George Heriot, who suspected how matters stood with Vincent, requested and obtained permission from his master to send the poor young fellow on an important piece of business to Paris. We are unable to trace his fate farther, but believe it was prosperous, and that he entered into an advantageous partnership with his fellow-apprentice, upon old Davy Ramsay retiring from business, in consequence of his daughter's marriage. That eminent antiquary, Dr. Dryasdust, is possessed of an antique watch, with a silver dial-plate, the mainspring being a piece of catgut instead of a chain, which bears the names of Vincent and Tunstall, Memory-Monitors.

Master Lowestoffe failed not to vindicate his character as a man of gaiety, by inquiring after John Christie and Dame Nelly; but greatly to his surprise, (indeed to his loss, for he had wagered ten pieces that he would domesticate himself in the family,) he found the good-will, as it was called, of the shop, was sold, the stock auctioned, and the late proprietor and his wife gone, no one knew whither. The prevailing belief was, that they had emigrated to one of the new settlements in America.
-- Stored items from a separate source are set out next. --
--- src/rtl/port_pkg.sv ---
// Shared constants for the burst master port: default widths and FSM state encodings.
package port_pkg;

  localparam int unsigned DefaultAw         = 32;
  localparam int unsigned DefaultDw         = 32;
  localparam int unsigned DefaultBcw        = 4;
  localparam int unsigned DefaultWfifoDepth = 8;

  localparam logic [2:0] StIdle   = 3'd0;
  localparam logic [2:0] StRdReq  = 3'd1;
  localparam logic [2:0] StRdData = 3'd2;
  localparam logic [2:0] StWrReq  = 3'd3;
  localparam logic [2:0] StDone   = 3'd4;

endpackage

--- src/rtl/sync_fifo.sv ---
// Single-clock FIFO with a separate occupancy count so full and empty stay distinct.
module sync_fifo #(
  parameter int unsigned WIDTH = 32,
  parameter int unsigned DEPTH = 8
) (
  input  logic             clk,
  input  logic             rst,
  input  logic             push,
  input  logic [WIDTH-1:0] wdata,
  input  logic             pop,
  output logic [WIDTH-1:0] rdata,
  output logic             full,
  output logic             empty
);

  localparam int unsigned PtrW = $clog2(DEPTH);
  localparam logic [PtrW:0] FullCount = DEPTH[PtrW:0];

  logic [WIDTH-1:0] mem_q [DEPTH];
  logic [PtrW-1:0]  wr_ptr_q, wr_ptr_d, rd_ptr_q, rd_ptr_d;
  logic [PtrW:0]    count_q, count_d;
  logic             do_push, do_pop;

  assign full    = (count_q == FullCount);
  assign empty   = (count_q == '0);
  assign do_push = push & ~full;
  assign do_pop  = pop & ~empty;
  assign rdata   = mem_q[rd_ptr_q];

  always_comb begin
    wr_ptr_d = do_push ? wr_ptr_q + PtrW'(1) : wr_ptr_q;
    rd_ptr_d = do_pop ? rd_ptr_q + PtrW'(1) : rd_ptr_q;
    count_d  = count_q + {{PtrW{1'b0}}, do_push} - {{PtrW{1'b0}}, do_pop};
  end

  always_ff @(posedge clk) begin
    if (!rst) begin
      wr_ptr_q <= '0;
      rd_ptr_q <= '0;
      count_q  <= '0;
    end else begin
      wr_ptr_q <= wr_ptr_d;
      rd_ptr_q <= rd_ptr_d;
      count_q  <= count_d;
    end
  end

  always_ff @(posedge clk) begin
    if (do_push) mem_q[wr_ptr_q] <= wdata;
  end

endmodule

--- src/rtl/burst_master_port.sv ---
// CPU-side command/data port driving an Avalon-style burst master, with a buffered write path.
module burst_master_port
  import port_pkg::*;
#(
  parameter int unsigned AW          = DefaultAw,
  parameter int unsigned DW          = DefaultDw,
  parameter int unsigned BCW         = DefaultBcw,
  parameter int unsigned WFIFO_DEPTH = DefaultWfifoDepth
) (
  input  logic            clk,
  input  logic            rst,
  input  logic            cmd_valid,
  output logic            cmd_ready,
  input  logic            cmd_write,
  input  logic [AW-1:0]   cmd_addr,
  input  logic [DW/8-1:0] cmd_be,
  input  logic [BCW-1:0]  cmd_burst,
  input  logic            wr_valid,
  output logic            wr_ready,
  input  logic [DW-1:0]   wr_data,
  output logic            rd_valid,
  output logic [DW-1:0]   rd_data,
  output logic            rd_last,
  output logic            done,
  output logic            err,
  output logic            m_read,
  output logic            m_write,
  output logic [AW-1:0]   m_addr,
  output logic [DW/8-1:0] m_be,
  output logic [BCW-1:0]  m_burst,
  output logic [DW-1:0]   m_wdata,
  input  logic            m_waitrequest,
  input  logic            m_rvalid,
  input  logic [DW-1:0]   m_rdata
);

  logic [2:0]      state_q, state_d;
  logic [BCW-1:0]  cnt_q, cnt_d;
  logic [AW-1:0]   addr_q, addr_d;
  logic [DW/8-1:0] be_q, be_d;
  logic [BCW-1:0]  burst_q, burst_d;
  logic [DW-1:0]   rd_data_q, rd_data_d;
  logic            m_read_q, m_read_d;
  logic            rd_valid_q, rd_valid_d, rd_last_q, rd_last_d;
  logic            done_q, done_d, err_q, err_d;
  logic            init_q;
  logic            fifo_full, fifo_empty;
  logic [DW-1:0]   fifo_head;
  logic            accept, rd_phase, rd_beat, wr_xfer;

  // init_q keeps the ready outputs low during the reset cycle itself.
  assign cmd_ready = init_q & (state_q == StIdle);
  assign wr_ready  = init_q & ~fifo_full;
  assign accept    = cmd_valid & cmd_ready;
  assign m_write   = (state_q == StWrReq) & ~fifo_empty;
  assign m_wdata   = m_write ? fifo_head : '0;
  assign wr_xfer   = m_write & ~m_waitrequest;
  assign rd_phase  = (state_q == StRdReq) | (state_q == StRdData);
  assign rd_beat   = m_rvalid & rd_phase;

  assign m_read   = m_read_q;
  assign m_addr   = addr_q;
  assign m_be     = be_q;
  assign m_burst  = burst_q;
  assign rd_valid = rd_valid_q;
  assign rd_data  = rd_data_q;
  assign rd_last  = rd_last_q;
  assign done     = done_q;
  assign err      = err_q;

  sync_fifo #(
    .WIDTH (DW),
    .DEPTH (WFIFO_DEPTH)
  ) u_wfifo (
    .clk   (clk),
    .rst   (rst),
    .push  (wr_valid & wr_ready),
    .wdata (wr_data),
    .pop   (wr_xfer),
    .rdata (fifo_head),
    .full  (fifo_full),
    .empty (fifo_empty)
  );

  always_comb begin
    state_d    = state_q;
    cnt_d      = cnt_q;
    addr_d     = addr_q;
    be_d       = be_q;
    burst_d    = burst_q;
    m_read_d   = m_read_q;
    rd_valid_d = 1'b0;
    rd_last_d  = 1'b0;
    rd_data_d  = rd_data_q;
    // Stray read data outside a read burst is dropped and flagged.
    err_d      = m_rvalid & ~rd_phase;

    unique case (state_q)
      StIdle: begin
        if (accept) begin
          if (cmd_burst == '0) begin
            err_d = 1'b1;
          end else begin
            addr_d  = cmd_addr;
            be_d    = cmd_be;
            burst_d = cmd_burst;
            cnt_d   = cmd_burst;
            if (cmd_write) begin
              state_d = StWrReq;
            end else begin
              state_d  = StRdReq;
              m_read_d = 1'b1;
            end
          end
        end
      end
      StRdReq: begin
        if (!m_waitrequest) begin
          m_read_d = 1'b0;
          state_d  = StRdData;
        end
      end
      StRdData: ;
      StWrReq: begin
        if (wr_xfer) begin
          cnt_d = cnt_q - BCW'(1);
          if (cnt_q == BCW'(1)) state_d = StDone;
        end
      end
      StDone:  state_d = StIdle;
      default: state_d = StIdle;
    endcase

    if (rd_beat) begin
      rd_valid_d = 1'b1;
      rd_data_d  = m_rdata;
      cnt_d      = cnt_q - BCW'(1);
      if (cnt_q == BCW'(1)) begin
        rd_last_d = 1'b1;
        m_read_d  = 1'b0;
        state_d   = StDone;
      end
    end

    done_d = (state_d == StDone) & (state_q != StDone);
  end

  always_ff @(posedge clk) begin
    if (!rst) begin
      state_q    <= StIdle;
      cnt_q      <= '0;
      addr_q     <= '0;
      be_q       <= '0;
      burst_q    <= '0;
      rd_data_q  <= '0;
      m_read_q   <= 1'b0;
      rd_valid_q <= 1'b0;
      rd_last_q  <= 1'b0;
      done_q     <= 1'b0;
      err_q      <= 1'b0;
      init_q     <= 1'b0;
    end else begin
      state_q    <= state_d;
      cnt_q      <= cnt_d;
      addr_q     <= addr_d;
      be_q       <= be_d;
      burst_q    <= burst_d;
      rd_data_q  <= rd_data_d;
      m_read_q   <= m_read_d;
      rd_valid_q <= rd_valid_d;
      rd_last_q  <= rd_last_d;
      done_q     <= done_d;
      err_q      <= err_d;
      init_q     <= 1'b1;
    end
  end

endmodule

--- config.mk ---
export PLATFORM = sky130hd
export DESIGN_NAME = burst_master_port
export DESIGN_NICKNAME = d
export VERILOG_FILES = /design/src/rtl/port_pkg.sv /design/src/rtl/sync_fifo.sv /design/src/rtl/burst_master_port.sv
export SDC_FILE = /design/constraint.sdc
export NUM_CORES = 1
export LEC_CHECK = 0
export CORE_ASPECT_RATIO = 1.25
export CORE_UTILIZATION = 55
export CTS_CLUSTER_DIAMETER = 150
export DETAILED_ROUTE_END_ITERATION = 16
export DONT_BUFFER_PORTS = 1
export PLACE_DENSITY = 0.7
export RECOVER_POWER = 25
export REMOVE_ABC_BUFFERS = 1
export SLEW_MARGIN = 20
export SYNTH_ARGS = -nofsm -noshare
export SYNTH_HDL_FRONTEND = slang
export SYNTH_SLANG_ARGS = --single-unit
--- constraint.sdc ---
create_clock -name clk -period 4 [get_ports clk]
set_clock_uncertainty 0.05 [all_clocks]
set_input_delay 0.6 -clock clk [delete_from_list [all_inputs] [get_ports clk]]
set_output_delay 0.6 -clock clk [all_outputs]
set_load 0.01 [all_outputs]
==> run metrics, run 1 <==
status finished, final reports clean; Hold Path Stages 0; WP data required 3.35 ns; capture endpoint of the worst hold path init_q; final weighted congestion in routability-driven placement 0.786; summed negative setup slack over all endpoints 0 ns; DIE AREA 25200 µm²; Routed WL 25900 µm; I/O pin total about 220; ratio of routed vias to standard cells 5.85; Cell Chain, Critical Path buf_4, mux4_2, mux2i_1, nor2_1; Core Rows 63; CTS Hold Bufs 0; number of buffers created by CTS 34; total congestion overflow after global routing 0; worst hold start rst; Clock Root Buffer clkbuf_16; final count of pins violating max slew 0; ratio of cells with drive above 1 in the final layout between 10% and 20%; unrepaired setup endpoints after global routing no; worst slew margin relative to its limit around 28%; count of cell types in the netlist 48; drt wl/cell between 20 and 25 µm; Syn Inst Count 875; slowest cell on the critical path dfxtp_4; first-iteration detailed-routing DRC count 426; maximum vdd ir drop about 0.32 mV; number of synthesized flops with an enable pin 256; count of final hold-check violations 0; Max clock buf depth 3; warning count from the yosys run 0; # diodes 0; total leakage power 4.69 nW; layout overhead on the synthesized area 10.6%; Final ANT Viol Nets 0; half-perimeter wire length after placement 15600 µm; mean post-synth cell area 15.5 µm²; async set-or-reset flop fraction in the synthesized netlist 0%; reg-to-reg critical path startpoint state_q[1]; final critical-path required period about 3.1 ns; height of the die 177 µm; maximum number of pins on one net before global-route repair 75; post-synthesis sequential area ratio between 70% and 80%; type of destination of the critical path output port; Clock Pin Slew Worst Setup and Hold Paths 0.06 ns; Top FF cell, synth edfxtp_1; net switching power of the design 1.57 mW; Floorplan Core Area 24000 µm²; capture point of the worst reg-to-reg path u_wfifo.count_q[1]; Post-Syn Area 13500 µm²; WP data arrival 2.49 ns; Yosys top cell by area edfxtp_1; Global Route met1 Usage 24.0%; TritonCTS clock tree done; Worst-Skew Late Latency 0.50 ns; library cell with the highest instance count after synthesis edfxtp_1; critical path launch point type flip-flop; total via count in the routed design 7181; # Max-Cap Violations 0; Gates resized, CTS repair 0; vias in the first global route 7480; clk sink count 354; M2 GR Usage 36.9%; busiest layer in global routing met2; flops & latches, synth 354; global-route wire length before repair roughly 40000 µm; highest cell delay on the worst timing path roughly 0.71 ns; portion of total power attributed to sequential cells 54.6%; Clock Power Share between 40% and 50%; effective utilization at floorplan roughly 56%; total DRC errors in the routed layout 0; Net Sw Frac between 20% and 30%; sequential cell area in the final layout 9660 µm²; highest attainable clock frequency 318 MHz; number of antenna violations at the first check in global routing 0; top area cells in the synthesized netlist edfxtp_1 57%, dfxtp_1 15%, mux4_2 11%, nand2_1 4.3%, a21oi_1 3.0%; critical path class flip-flop to output port; proportion of power drawn by combinational gates 5.1%; Final setup viols 0; Worst Tran Pin Value 1.08 ns; met3 capacity usage during global routing 6.45%; CP Max Fanout 29; 1st-pass router iterations 5; Pint 6.02 mW; Worst R2R Path Depth 7; power density over the cells 508 nW/µm²; number of setup buffers added after CTS 0; share of Yosys cell area claimed by the top area cell type a little under three fifths; ratio of final minimum period to clock period 78.6%; setup slack, reg-to-reg 1.34 ns; worst min-delay path category primary input to flip-flop; DIE WIDTH 142 µm; Port Buffers 0; number of nets in the layout approximately 1.0k; H-tree levels 2; area taken by multi-input logic gates 3630 µm²; Synth top cells by count 256 x edfxtp_1, 155 x nand2_1, 98 x dfxtp_1; Final Hold Slack 0.0699 ns; fill cell total of the finished layout ~1.8k; total global-route track usage 20.9%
Lady Dalgarno received the news of her unworthy husband's death with a variety of emotions, among which, horror that he should have been cut off in the middle career of his profligacy, was the most prominent. The incident greatly deepened her melancholy, and injured her health, already shaken by previous circumstances. Repossessed of her own fortune by her husband's death, she was anxious to do justice to Lord Glenvarloch, by treating for the recovery of the mortgage.

But the scrivener, having taken fright at the late events, had left the city and absconded, so that it was impossible to discover into whose hands the papers had now passed. Richard Moniplies was silent, for his own reasons; the Templars, who had witnessed the transaction, kept the secret at his request, and it was universally believed that the scrivener had carried off the writings along with him. We may here observe, that fears similar to those of Skurliewhitter freed London for ever from the presence of Dame Suddlechop, who ended her career in the Rasp-haus, (viz. Bridewell,) of Amsterdam.